## What is needed
Below are the records; copy exactly the stretch from the line containing "## cell families after synthesis" through the line containing "Power figures use", both ends included, and nothing else.
*** Data extract ***
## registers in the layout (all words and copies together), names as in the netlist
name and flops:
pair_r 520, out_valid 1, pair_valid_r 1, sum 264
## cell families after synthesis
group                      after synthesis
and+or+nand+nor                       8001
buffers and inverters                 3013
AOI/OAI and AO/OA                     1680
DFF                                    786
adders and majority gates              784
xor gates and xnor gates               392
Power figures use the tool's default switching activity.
*** End of Data extract ***
*** Data extract ***
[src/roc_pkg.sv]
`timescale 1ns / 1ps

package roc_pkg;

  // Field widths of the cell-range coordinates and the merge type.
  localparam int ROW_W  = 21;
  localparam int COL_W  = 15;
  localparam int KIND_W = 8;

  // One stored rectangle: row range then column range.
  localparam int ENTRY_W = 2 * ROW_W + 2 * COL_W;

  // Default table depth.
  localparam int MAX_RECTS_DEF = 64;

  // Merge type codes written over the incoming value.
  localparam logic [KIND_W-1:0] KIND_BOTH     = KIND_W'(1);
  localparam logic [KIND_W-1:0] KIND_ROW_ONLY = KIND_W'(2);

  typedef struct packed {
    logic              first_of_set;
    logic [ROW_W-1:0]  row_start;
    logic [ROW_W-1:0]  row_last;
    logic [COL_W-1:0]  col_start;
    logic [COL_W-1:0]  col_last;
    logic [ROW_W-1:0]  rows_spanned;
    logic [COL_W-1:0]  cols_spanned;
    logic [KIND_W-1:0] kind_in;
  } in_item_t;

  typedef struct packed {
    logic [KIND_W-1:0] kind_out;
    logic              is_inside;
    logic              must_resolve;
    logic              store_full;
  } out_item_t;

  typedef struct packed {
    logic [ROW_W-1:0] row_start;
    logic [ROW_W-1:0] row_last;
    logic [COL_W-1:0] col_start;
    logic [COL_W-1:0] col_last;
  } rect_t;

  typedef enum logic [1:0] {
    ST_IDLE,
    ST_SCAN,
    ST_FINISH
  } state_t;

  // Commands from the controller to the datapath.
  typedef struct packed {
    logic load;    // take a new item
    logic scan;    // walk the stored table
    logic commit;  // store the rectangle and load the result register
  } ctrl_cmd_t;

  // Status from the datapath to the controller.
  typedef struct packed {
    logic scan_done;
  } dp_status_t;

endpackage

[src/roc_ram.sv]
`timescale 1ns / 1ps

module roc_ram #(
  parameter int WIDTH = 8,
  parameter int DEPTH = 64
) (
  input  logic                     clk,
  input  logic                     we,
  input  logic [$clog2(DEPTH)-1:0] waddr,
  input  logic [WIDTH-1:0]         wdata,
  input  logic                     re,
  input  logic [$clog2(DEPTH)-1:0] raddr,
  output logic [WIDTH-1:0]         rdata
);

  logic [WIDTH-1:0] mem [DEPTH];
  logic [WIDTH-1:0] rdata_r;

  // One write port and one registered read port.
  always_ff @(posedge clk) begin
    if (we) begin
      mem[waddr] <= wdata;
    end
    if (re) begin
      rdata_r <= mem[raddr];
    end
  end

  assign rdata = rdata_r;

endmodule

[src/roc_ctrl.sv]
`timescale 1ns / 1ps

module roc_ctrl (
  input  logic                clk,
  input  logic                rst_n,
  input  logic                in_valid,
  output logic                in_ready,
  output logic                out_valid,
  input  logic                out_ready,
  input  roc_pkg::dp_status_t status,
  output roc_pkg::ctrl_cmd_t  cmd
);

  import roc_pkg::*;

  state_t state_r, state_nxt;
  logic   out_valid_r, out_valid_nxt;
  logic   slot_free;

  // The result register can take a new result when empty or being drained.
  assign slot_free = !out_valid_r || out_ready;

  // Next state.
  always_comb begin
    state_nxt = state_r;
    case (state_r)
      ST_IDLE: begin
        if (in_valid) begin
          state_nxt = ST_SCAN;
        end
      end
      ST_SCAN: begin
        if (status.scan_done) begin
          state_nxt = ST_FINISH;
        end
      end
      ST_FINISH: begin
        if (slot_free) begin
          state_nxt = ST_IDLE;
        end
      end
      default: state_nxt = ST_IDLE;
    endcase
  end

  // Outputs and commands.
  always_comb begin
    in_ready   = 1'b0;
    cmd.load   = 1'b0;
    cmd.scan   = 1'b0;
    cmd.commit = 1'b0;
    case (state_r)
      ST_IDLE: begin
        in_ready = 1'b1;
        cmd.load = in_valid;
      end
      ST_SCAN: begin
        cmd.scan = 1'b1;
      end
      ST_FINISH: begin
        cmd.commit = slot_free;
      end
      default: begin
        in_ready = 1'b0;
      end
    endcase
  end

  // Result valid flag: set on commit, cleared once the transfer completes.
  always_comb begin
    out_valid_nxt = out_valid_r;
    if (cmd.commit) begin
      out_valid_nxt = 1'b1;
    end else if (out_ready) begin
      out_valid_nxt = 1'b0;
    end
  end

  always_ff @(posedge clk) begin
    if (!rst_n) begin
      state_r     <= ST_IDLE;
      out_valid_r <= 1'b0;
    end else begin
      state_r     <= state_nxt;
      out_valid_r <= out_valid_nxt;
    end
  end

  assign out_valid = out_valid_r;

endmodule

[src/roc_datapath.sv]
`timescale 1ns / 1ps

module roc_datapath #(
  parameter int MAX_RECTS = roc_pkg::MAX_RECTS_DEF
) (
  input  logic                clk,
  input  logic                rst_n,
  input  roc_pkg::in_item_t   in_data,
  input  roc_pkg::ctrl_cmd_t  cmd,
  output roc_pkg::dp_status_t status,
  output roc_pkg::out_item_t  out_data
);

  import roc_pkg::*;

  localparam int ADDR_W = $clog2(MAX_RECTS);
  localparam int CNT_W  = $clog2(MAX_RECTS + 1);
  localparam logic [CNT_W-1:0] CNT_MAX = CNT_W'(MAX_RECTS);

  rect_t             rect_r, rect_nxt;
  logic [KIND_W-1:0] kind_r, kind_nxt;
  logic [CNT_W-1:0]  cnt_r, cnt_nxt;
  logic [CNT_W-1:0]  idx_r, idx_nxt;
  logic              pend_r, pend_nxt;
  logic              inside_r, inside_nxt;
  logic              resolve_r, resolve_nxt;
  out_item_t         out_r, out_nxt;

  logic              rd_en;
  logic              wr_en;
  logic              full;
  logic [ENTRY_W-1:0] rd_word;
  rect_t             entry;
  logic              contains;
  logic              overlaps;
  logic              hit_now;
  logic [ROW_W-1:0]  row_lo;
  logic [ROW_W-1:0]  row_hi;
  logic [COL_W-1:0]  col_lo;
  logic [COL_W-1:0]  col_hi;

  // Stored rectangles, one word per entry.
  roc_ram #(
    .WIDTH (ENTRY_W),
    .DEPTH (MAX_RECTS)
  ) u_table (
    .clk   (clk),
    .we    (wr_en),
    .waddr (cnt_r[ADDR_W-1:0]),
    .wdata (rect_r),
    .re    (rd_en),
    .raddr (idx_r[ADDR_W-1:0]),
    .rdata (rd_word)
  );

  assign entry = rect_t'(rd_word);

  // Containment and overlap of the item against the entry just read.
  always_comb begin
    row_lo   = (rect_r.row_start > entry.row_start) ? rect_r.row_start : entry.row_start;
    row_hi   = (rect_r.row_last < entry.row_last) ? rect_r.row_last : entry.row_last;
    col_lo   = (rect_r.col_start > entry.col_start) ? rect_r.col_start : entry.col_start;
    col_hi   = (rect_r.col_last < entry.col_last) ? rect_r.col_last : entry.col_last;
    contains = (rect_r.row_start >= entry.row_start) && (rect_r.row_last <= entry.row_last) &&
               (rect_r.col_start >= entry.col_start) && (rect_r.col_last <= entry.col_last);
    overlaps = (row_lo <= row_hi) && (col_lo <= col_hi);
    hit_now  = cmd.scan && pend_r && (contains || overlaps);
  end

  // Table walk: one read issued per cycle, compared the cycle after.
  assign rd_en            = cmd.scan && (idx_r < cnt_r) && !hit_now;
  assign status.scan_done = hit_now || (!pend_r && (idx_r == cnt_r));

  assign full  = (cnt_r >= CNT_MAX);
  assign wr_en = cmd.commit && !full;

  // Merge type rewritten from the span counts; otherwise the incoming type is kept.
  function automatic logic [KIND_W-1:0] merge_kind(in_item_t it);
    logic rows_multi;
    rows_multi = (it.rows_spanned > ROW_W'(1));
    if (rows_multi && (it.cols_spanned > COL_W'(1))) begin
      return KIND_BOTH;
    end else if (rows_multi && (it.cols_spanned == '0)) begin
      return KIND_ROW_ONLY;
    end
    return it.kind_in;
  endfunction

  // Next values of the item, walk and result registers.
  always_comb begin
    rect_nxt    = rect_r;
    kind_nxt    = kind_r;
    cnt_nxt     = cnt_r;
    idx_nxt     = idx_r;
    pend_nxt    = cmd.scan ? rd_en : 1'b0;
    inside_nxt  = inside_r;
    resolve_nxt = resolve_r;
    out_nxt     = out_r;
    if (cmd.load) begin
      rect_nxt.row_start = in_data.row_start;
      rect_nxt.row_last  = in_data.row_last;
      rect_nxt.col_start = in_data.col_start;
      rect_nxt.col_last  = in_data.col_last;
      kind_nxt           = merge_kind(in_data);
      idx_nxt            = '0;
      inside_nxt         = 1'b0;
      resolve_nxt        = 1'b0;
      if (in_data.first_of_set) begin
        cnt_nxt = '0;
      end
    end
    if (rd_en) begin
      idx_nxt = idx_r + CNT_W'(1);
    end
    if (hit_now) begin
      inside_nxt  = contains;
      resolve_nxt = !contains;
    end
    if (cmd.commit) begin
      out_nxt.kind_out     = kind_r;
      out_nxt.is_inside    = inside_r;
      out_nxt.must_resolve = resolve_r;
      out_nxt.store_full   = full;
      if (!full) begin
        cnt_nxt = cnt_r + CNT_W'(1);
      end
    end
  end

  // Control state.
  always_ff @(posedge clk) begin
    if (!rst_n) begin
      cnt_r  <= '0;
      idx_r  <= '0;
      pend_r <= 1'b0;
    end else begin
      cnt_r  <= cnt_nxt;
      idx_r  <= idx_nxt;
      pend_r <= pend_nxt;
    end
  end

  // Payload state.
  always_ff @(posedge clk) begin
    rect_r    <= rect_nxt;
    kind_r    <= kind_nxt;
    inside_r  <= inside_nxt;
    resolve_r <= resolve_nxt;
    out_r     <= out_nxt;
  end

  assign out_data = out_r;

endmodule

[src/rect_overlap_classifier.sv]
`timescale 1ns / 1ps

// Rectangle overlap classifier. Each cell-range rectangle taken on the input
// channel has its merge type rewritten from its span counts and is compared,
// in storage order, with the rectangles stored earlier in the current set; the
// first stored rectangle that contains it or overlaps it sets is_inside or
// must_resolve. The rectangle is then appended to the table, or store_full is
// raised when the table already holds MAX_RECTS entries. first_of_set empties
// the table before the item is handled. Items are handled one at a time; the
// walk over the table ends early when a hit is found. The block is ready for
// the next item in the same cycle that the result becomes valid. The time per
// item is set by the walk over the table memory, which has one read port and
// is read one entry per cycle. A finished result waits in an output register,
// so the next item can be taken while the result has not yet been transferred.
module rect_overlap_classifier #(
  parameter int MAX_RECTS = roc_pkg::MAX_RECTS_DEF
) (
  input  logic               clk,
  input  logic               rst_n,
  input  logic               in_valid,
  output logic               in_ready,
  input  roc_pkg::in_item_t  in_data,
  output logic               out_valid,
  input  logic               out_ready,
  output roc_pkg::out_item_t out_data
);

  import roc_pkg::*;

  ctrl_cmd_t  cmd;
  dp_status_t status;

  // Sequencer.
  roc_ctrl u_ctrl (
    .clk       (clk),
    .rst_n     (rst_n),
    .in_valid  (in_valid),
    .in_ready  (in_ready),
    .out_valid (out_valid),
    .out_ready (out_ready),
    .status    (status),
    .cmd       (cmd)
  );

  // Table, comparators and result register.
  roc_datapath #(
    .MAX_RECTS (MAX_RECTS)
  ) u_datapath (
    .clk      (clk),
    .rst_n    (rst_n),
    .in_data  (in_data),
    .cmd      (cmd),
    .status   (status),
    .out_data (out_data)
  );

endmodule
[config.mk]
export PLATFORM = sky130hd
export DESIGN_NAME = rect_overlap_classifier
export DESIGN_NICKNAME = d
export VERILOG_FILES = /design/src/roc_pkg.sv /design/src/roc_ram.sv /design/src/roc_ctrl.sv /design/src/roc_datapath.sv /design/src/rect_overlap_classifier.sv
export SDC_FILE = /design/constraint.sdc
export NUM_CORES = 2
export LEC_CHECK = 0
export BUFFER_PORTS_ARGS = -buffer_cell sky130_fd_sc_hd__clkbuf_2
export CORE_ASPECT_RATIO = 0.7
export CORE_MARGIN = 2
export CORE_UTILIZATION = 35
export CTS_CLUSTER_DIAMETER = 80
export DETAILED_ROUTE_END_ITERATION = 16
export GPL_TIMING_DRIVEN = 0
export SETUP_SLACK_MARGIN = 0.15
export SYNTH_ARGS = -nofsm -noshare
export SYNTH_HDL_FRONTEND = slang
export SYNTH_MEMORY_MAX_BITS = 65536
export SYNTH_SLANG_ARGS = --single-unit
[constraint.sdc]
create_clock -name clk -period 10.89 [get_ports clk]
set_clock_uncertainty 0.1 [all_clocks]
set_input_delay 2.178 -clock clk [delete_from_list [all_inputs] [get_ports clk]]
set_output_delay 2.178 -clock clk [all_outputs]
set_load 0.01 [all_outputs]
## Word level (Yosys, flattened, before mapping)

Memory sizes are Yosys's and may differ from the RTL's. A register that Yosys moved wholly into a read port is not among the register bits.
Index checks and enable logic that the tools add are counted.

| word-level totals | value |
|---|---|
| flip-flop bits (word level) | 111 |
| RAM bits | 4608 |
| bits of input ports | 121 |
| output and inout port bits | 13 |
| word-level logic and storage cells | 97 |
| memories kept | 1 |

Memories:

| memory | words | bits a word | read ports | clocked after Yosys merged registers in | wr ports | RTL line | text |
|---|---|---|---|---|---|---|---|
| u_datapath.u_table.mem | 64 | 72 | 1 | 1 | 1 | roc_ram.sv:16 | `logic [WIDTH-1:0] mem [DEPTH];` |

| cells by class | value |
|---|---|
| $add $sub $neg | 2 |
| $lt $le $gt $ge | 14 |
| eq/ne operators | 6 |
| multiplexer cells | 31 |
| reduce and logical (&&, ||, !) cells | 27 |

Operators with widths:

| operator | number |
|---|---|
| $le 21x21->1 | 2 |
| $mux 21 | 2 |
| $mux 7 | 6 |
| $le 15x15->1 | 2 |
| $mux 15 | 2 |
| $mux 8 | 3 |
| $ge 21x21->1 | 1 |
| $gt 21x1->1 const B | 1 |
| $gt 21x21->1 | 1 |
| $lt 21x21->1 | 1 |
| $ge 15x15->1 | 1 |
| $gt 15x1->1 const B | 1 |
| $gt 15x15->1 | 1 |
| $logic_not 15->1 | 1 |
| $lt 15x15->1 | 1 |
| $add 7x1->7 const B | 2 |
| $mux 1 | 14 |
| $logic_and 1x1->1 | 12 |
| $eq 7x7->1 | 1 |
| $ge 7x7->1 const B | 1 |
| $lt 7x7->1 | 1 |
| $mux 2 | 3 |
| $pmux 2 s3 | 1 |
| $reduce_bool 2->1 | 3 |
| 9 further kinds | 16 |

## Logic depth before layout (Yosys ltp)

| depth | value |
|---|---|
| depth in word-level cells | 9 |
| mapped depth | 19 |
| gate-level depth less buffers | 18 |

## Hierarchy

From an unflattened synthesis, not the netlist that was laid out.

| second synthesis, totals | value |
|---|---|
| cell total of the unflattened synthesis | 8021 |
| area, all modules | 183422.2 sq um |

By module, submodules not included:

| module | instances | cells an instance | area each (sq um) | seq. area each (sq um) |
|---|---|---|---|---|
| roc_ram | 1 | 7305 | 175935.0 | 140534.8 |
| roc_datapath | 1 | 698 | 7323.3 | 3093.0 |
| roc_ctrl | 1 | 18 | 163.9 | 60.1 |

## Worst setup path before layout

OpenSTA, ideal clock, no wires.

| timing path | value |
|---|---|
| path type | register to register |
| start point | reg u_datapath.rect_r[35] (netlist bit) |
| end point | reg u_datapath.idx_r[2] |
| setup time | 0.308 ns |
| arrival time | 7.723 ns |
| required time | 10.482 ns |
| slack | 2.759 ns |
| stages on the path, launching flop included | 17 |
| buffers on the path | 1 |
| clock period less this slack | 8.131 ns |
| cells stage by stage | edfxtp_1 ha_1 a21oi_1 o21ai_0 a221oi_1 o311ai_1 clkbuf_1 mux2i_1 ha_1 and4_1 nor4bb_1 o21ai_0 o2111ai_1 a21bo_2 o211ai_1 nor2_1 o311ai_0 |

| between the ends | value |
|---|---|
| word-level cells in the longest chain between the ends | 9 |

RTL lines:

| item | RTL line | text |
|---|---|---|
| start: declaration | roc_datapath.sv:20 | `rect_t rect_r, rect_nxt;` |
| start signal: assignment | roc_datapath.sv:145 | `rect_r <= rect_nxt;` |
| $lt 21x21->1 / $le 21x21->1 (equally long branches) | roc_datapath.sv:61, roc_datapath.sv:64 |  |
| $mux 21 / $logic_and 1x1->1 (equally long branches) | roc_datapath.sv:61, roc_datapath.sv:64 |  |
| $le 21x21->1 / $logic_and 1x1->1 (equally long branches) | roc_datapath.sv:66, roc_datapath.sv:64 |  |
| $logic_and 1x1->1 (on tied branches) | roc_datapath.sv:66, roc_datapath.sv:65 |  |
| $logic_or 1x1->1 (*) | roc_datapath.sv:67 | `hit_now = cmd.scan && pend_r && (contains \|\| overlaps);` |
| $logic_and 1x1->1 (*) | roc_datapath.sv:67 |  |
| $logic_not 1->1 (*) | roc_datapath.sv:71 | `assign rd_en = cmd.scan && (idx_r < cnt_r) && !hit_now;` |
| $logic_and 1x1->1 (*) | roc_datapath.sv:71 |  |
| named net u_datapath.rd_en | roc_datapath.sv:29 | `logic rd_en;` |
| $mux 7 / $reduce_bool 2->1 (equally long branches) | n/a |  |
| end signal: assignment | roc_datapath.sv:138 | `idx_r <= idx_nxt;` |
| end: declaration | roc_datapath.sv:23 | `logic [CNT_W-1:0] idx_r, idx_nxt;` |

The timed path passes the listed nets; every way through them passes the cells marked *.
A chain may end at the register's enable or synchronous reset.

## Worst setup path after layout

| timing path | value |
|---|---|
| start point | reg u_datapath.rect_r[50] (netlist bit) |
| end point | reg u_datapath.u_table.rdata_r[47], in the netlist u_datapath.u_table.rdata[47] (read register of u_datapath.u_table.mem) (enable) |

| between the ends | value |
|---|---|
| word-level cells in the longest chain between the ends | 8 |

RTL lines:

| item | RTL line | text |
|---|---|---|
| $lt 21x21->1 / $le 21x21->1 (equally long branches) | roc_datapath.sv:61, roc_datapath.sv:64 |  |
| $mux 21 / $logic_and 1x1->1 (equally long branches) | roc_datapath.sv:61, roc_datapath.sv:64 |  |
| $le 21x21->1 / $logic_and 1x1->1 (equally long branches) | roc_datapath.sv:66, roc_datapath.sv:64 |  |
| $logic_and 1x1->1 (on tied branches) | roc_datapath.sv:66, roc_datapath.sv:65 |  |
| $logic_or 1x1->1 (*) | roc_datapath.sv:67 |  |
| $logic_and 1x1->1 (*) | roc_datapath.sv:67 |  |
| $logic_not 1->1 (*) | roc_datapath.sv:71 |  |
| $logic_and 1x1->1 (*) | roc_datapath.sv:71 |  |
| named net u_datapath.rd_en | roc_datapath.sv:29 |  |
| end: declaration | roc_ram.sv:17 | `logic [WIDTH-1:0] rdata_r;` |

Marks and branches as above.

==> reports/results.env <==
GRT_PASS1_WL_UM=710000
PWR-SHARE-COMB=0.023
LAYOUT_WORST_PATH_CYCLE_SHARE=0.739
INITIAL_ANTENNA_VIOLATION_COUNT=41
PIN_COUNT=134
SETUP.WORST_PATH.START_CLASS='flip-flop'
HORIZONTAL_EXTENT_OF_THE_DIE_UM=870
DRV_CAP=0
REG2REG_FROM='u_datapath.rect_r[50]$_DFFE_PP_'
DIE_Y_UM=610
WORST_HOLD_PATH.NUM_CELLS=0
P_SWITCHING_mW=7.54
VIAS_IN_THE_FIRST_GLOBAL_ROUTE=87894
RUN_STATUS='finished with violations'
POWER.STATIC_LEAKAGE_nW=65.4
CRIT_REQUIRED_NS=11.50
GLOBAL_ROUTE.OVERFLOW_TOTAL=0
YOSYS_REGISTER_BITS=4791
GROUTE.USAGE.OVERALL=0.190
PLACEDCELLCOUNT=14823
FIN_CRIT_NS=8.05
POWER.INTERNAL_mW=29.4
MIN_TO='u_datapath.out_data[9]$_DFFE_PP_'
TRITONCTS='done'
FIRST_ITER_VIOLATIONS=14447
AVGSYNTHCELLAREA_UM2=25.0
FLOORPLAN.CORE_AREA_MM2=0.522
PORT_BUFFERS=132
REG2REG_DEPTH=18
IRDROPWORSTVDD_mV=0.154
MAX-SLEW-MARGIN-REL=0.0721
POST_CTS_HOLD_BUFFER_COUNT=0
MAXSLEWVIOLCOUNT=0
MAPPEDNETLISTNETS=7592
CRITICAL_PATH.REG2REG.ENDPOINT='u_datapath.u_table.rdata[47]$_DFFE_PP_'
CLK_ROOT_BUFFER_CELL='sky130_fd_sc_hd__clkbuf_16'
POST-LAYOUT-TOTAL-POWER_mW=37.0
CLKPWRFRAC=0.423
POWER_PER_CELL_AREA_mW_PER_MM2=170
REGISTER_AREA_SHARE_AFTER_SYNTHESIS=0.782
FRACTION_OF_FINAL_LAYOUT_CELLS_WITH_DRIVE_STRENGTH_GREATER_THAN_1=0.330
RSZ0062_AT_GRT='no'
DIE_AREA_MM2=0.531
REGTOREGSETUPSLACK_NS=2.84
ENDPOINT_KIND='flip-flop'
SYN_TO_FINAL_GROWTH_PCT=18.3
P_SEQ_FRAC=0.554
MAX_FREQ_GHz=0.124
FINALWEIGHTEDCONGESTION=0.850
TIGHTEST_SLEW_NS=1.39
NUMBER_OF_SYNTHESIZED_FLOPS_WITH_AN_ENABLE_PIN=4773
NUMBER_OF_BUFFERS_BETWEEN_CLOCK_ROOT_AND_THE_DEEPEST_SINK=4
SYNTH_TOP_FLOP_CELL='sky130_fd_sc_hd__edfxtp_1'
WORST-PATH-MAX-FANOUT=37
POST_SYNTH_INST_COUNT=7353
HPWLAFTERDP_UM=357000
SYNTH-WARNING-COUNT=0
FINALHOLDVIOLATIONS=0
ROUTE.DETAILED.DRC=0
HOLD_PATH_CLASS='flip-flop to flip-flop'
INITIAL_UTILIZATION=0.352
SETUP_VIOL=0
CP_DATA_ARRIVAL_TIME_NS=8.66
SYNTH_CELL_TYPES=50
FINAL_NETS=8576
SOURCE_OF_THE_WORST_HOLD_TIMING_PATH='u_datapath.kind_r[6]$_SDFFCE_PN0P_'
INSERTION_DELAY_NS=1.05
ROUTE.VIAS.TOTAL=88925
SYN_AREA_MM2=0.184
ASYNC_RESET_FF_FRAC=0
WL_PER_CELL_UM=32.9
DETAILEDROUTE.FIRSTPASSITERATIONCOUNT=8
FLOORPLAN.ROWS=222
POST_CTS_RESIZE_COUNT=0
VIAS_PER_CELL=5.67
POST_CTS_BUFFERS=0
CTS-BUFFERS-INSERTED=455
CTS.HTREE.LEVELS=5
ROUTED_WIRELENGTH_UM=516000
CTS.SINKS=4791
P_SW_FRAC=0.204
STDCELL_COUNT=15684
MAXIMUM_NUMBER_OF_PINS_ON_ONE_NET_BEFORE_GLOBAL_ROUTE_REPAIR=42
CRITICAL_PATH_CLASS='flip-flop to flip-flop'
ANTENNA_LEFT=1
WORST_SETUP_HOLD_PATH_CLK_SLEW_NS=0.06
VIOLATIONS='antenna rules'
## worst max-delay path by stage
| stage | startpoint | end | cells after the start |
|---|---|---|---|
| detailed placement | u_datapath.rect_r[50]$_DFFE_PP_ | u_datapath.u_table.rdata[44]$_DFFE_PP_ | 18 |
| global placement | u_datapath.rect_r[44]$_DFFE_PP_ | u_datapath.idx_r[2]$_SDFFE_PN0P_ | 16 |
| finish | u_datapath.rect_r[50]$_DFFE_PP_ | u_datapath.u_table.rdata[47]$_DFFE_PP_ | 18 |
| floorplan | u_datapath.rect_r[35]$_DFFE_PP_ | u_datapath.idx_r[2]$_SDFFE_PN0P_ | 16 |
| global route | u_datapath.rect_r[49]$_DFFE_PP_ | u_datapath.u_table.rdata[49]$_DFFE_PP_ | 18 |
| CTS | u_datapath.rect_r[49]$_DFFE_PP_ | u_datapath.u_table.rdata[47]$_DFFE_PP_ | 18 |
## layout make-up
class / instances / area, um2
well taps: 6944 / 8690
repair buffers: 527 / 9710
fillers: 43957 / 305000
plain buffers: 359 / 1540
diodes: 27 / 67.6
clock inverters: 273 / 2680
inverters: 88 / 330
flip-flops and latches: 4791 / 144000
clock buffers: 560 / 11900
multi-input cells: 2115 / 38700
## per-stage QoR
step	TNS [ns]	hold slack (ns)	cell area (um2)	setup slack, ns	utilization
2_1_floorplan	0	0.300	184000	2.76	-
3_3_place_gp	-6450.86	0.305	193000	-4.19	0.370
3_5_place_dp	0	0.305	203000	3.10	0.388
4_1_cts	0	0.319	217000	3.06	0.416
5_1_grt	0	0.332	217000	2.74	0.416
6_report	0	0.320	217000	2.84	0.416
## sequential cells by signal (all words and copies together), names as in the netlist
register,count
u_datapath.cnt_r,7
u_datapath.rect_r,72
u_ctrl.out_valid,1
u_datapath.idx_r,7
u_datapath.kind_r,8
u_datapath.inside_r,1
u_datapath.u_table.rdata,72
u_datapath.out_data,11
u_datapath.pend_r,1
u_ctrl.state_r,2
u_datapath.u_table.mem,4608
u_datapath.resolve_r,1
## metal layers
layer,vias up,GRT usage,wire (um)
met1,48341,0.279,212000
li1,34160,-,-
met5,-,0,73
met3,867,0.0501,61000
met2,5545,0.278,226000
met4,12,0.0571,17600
*** End of Data extract ***
## Solved problem
## cell families after synthesis
group                      after synthesis
and+or+nand+nor                       8001
buffers and inverters                 3013
AOI/OAI and AO/OA                     1680
DFF                                    786
adders and majority gates              784
xor gates and xnor gates               392
Power figures use the tool's default switching activity.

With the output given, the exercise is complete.